• [Assignment]
Where a line of the data holds the word "level", copy that line.

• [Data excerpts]
============================================================

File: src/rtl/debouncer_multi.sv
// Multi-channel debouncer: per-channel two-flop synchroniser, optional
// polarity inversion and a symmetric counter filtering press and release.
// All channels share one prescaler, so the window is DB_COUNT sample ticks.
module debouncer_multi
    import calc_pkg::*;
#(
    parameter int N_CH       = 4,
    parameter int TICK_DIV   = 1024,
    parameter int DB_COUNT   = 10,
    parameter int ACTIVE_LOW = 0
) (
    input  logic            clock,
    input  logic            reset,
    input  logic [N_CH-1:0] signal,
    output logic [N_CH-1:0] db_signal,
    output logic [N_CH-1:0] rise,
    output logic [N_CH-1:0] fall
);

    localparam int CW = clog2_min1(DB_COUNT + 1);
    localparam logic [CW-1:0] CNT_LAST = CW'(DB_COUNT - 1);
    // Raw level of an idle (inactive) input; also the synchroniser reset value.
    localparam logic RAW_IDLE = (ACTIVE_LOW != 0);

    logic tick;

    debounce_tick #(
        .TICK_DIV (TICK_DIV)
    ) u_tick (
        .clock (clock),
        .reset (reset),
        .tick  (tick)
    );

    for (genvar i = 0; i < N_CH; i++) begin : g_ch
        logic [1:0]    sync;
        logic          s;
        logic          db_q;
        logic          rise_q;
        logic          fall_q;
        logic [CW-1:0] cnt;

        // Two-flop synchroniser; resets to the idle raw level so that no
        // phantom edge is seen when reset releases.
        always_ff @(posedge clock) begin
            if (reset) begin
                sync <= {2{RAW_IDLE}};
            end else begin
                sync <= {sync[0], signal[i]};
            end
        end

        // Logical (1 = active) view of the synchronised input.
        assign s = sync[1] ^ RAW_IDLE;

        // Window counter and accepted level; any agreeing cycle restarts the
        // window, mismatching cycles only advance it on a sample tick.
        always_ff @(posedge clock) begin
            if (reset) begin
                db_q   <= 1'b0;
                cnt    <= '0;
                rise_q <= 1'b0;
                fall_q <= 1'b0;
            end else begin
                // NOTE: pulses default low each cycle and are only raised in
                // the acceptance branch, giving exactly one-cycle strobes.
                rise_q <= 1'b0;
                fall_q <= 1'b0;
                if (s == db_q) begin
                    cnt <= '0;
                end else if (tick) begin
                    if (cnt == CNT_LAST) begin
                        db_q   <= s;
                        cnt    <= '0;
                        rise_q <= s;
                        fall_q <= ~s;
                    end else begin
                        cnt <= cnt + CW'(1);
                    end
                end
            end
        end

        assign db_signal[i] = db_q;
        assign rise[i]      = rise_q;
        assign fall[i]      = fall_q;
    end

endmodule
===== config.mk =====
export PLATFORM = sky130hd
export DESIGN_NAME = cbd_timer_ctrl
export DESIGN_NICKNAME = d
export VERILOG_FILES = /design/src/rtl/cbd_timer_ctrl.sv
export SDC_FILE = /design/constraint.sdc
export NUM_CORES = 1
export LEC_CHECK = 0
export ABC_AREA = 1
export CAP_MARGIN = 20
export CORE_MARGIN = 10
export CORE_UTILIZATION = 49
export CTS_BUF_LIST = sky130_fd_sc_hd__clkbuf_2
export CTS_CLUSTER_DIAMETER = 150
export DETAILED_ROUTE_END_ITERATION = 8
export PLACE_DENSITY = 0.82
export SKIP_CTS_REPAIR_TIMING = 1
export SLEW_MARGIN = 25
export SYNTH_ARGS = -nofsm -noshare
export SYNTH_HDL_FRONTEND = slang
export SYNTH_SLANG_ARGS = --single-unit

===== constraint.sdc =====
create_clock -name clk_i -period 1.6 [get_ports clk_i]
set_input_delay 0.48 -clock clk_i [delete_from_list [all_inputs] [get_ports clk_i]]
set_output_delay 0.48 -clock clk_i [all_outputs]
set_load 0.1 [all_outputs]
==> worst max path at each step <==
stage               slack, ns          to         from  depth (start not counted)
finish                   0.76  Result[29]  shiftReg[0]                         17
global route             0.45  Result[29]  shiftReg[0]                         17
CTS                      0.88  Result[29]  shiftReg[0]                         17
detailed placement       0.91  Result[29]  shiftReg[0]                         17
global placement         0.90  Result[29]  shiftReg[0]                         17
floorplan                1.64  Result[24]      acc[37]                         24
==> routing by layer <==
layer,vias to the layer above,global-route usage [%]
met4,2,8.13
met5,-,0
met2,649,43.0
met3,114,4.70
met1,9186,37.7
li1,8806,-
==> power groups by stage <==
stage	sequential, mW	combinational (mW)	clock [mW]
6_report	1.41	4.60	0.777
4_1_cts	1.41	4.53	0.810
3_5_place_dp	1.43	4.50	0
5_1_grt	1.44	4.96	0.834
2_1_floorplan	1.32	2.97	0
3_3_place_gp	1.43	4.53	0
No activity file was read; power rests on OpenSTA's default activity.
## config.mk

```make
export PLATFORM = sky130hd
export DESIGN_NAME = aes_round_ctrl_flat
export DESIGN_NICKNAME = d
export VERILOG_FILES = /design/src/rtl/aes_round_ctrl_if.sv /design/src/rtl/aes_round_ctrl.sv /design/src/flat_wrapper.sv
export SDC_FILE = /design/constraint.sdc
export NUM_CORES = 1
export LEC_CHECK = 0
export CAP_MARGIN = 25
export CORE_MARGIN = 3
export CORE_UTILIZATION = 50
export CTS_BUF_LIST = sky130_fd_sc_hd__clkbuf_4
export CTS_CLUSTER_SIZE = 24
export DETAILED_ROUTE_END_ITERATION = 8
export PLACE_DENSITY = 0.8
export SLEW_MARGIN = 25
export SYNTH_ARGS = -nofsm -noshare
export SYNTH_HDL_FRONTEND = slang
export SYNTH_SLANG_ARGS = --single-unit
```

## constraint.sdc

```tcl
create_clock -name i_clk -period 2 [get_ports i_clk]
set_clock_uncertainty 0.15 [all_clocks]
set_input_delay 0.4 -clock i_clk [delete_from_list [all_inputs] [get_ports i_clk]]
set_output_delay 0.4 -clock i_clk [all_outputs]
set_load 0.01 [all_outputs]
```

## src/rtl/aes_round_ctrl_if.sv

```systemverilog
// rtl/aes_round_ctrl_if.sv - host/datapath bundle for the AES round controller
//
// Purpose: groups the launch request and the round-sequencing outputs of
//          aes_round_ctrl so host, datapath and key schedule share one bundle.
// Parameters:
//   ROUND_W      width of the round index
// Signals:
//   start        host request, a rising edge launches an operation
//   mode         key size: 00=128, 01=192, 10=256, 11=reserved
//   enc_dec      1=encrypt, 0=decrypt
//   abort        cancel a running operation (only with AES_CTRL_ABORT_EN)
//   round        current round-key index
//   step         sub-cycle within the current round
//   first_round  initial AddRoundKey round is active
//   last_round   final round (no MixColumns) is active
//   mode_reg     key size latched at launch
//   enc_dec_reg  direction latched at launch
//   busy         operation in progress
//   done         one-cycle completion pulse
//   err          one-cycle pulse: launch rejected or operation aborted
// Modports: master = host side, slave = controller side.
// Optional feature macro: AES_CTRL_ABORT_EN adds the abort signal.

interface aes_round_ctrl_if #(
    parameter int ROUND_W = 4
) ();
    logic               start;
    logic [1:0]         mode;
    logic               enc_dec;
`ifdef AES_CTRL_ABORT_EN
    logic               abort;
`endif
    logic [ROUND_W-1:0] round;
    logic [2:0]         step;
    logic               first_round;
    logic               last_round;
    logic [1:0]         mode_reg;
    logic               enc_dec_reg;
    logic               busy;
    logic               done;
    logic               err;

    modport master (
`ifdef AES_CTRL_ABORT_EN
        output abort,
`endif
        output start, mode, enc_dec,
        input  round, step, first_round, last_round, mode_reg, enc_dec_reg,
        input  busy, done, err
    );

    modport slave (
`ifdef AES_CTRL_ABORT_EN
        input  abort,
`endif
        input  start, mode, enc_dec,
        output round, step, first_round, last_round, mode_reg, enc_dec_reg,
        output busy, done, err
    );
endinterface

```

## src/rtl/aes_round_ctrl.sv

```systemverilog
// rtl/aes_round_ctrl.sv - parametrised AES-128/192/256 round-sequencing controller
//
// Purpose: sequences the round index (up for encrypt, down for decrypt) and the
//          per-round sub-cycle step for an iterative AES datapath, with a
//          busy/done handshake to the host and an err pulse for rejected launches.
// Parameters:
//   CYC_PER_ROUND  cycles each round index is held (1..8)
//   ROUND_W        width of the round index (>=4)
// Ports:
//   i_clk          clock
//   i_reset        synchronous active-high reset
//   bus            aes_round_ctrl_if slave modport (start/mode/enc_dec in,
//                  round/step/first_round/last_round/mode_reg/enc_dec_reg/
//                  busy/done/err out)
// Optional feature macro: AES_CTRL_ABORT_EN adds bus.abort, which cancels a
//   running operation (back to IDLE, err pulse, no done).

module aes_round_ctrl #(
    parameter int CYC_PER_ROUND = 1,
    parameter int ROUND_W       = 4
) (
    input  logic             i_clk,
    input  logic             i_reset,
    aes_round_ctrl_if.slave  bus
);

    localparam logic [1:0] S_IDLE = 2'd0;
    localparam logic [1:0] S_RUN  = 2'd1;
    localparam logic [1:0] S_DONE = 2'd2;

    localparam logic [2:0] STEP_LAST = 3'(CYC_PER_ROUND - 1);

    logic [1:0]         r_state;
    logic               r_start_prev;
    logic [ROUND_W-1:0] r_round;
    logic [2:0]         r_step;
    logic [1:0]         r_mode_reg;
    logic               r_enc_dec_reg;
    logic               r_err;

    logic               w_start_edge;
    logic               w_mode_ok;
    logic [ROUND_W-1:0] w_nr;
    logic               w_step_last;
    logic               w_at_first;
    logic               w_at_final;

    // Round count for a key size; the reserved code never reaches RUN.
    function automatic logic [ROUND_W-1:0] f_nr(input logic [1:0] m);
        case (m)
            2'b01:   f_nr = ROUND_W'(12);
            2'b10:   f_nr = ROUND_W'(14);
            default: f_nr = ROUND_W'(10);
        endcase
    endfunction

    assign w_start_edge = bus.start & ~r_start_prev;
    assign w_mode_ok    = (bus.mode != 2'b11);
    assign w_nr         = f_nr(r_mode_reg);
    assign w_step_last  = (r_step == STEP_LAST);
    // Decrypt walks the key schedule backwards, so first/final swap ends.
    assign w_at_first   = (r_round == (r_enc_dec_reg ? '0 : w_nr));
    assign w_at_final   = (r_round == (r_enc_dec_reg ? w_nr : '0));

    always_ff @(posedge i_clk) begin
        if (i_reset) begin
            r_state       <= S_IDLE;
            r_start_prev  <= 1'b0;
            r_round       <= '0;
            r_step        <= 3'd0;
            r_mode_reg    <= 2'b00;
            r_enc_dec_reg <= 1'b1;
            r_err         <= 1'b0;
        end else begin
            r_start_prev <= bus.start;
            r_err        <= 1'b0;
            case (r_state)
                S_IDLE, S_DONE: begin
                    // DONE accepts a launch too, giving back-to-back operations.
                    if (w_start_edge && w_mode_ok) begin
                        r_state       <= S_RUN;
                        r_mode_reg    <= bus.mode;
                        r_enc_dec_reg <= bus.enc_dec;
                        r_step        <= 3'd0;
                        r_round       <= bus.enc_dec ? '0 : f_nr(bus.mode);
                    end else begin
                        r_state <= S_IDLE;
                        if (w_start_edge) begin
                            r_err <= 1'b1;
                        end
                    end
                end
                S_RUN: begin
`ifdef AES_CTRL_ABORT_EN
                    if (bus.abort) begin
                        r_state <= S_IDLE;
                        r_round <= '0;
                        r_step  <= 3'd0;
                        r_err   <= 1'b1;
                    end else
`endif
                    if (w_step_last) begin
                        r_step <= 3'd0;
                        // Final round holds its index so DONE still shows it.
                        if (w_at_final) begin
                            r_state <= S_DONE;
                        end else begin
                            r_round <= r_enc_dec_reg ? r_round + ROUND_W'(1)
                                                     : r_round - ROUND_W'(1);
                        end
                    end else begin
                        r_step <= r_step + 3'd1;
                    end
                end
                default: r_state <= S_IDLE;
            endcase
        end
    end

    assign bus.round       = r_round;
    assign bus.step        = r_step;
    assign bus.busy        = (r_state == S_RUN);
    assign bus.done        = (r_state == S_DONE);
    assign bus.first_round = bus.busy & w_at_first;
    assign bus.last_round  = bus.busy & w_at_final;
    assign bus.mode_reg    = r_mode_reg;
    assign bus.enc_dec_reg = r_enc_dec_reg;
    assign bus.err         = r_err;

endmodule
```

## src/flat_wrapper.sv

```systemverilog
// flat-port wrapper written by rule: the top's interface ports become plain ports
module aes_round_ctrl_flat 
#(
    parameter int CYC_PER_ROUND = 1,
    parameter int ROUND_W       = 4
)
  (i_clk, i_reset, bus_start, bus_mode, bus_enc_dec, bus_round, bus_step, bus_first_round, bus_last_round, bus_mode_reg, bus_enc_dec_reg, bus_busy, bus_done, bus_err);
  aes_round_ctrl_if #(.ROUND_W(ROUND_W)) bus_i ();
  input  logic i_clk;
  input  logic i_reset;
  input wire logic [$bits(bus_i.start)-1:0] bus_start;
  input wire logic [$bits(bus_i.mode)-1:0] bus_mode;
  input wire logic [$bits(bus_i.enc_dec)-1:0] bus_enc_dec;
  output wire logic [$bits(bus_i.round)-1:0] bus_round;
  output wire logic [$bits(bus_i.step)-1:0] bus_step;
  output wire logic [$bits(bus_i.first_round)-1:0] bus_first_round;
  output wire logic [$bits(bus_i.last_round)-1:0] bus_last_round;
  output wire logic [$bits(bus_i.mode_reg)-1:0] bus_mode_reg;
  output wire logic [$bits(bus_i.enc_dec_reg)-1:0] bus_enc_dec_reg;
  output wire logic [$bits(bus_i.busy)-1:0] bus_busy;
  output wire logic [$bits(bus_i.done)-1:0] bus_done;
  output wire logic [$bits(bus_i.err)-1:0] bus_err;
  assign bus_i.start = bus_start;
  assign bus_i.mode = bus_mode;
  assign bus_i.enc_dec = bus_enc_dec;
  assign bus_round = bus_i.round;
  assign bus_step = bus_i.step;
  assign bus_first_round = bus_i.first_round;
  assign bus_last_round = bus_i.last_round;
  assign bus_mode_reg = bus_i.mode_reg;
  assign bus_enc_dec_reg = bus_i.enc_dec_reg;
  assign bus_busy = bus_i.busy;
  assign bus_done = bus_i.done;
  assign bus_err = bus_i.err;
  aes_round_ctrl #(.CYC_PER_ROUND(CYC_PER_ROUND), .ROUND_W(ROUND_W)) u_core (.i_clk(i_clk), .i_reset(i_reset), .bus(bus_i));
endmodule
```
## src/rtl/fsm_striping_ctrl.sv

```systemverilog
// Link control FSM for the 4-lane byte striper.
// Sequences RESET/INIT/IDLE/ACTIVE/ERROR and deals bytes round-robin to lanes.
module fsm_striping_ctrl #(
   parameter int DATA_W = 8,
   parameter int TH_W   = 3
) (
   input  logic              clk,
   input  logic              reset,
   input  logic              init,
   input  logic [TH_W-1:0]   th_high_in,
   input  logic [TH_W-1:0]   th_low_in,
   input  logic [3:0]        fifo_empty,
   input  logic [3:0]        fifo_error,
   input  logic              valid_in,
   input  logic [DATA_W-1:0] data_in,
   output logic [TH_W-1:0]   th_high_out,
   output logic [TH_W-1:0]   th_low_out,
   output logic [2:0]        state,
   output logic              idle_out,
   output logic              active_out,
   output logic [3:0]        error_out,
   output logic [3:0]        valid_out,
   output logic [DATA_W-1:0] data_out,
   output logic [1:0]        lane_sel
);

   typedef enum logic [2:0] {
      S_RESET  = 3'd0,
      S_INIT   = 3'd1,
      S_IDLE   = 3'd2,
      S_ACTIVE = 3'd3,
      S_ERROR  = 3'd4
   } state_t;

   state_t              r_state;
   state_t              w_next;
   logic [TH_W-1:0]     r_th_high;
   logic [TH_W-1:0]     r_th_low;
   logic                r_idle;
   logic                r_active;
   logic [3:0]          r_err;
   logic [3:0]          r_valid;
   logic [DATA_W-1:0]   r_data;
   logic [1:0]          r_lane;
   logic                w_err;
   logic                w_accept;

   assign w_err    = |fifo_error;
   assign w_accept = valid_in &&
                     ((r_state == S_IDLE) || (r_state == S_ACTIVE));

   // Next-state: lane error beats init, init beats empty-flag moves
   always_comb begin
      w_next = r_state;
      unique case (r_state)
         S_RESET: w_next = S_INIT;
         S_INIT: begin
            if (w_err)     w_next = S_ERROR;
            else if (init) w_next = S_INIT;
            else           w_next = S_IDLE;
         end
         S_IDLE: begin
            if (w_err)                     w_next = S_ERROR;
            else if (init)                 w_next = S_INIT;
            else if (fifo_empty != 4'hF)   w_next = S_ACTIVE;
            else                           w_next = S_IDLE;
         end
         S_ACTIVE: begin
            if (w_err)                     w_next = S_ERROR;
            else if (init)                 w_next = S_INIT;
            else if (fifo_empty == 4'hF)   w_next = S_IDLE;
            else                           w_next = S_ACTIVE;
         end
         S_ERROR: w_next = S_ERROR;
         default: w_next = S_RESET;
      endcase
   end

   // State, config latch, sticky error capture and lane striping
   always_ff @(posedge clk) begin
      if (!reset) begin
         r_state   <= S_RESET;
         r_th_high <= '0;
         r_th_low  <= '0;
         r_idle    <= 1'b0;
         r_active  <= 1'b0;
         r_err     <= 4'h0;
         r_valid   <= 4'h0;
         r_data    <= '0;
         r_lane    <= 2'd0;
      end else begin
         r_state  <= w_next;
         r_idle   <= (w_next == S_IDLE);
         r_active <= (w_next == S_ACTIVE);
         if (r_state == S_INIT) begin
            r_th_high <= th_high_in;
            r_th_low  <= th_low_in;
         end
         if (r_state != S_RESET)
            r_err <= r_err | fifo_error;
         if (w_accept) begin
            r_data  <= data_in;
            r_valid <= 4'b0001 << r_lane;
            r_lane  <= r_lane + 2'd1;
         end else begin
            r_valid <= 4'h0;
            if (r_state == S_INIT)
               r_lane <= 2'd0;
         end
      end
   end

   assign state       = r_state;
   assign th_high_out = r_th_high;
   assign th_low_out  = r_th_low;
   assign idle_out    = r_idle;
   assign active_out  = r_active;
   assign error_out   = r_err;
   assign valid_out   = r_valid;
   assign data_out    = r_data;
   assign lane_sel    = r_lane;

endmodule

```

============================================================

• [Response to this task]
    // Raw level of an idle (inactive) input; also the synchroniser reset value.
        // Two-flop synchroniser; resets to the idle raw level so that no
        // Window counter and accepted level; any agreeing cycle restarts the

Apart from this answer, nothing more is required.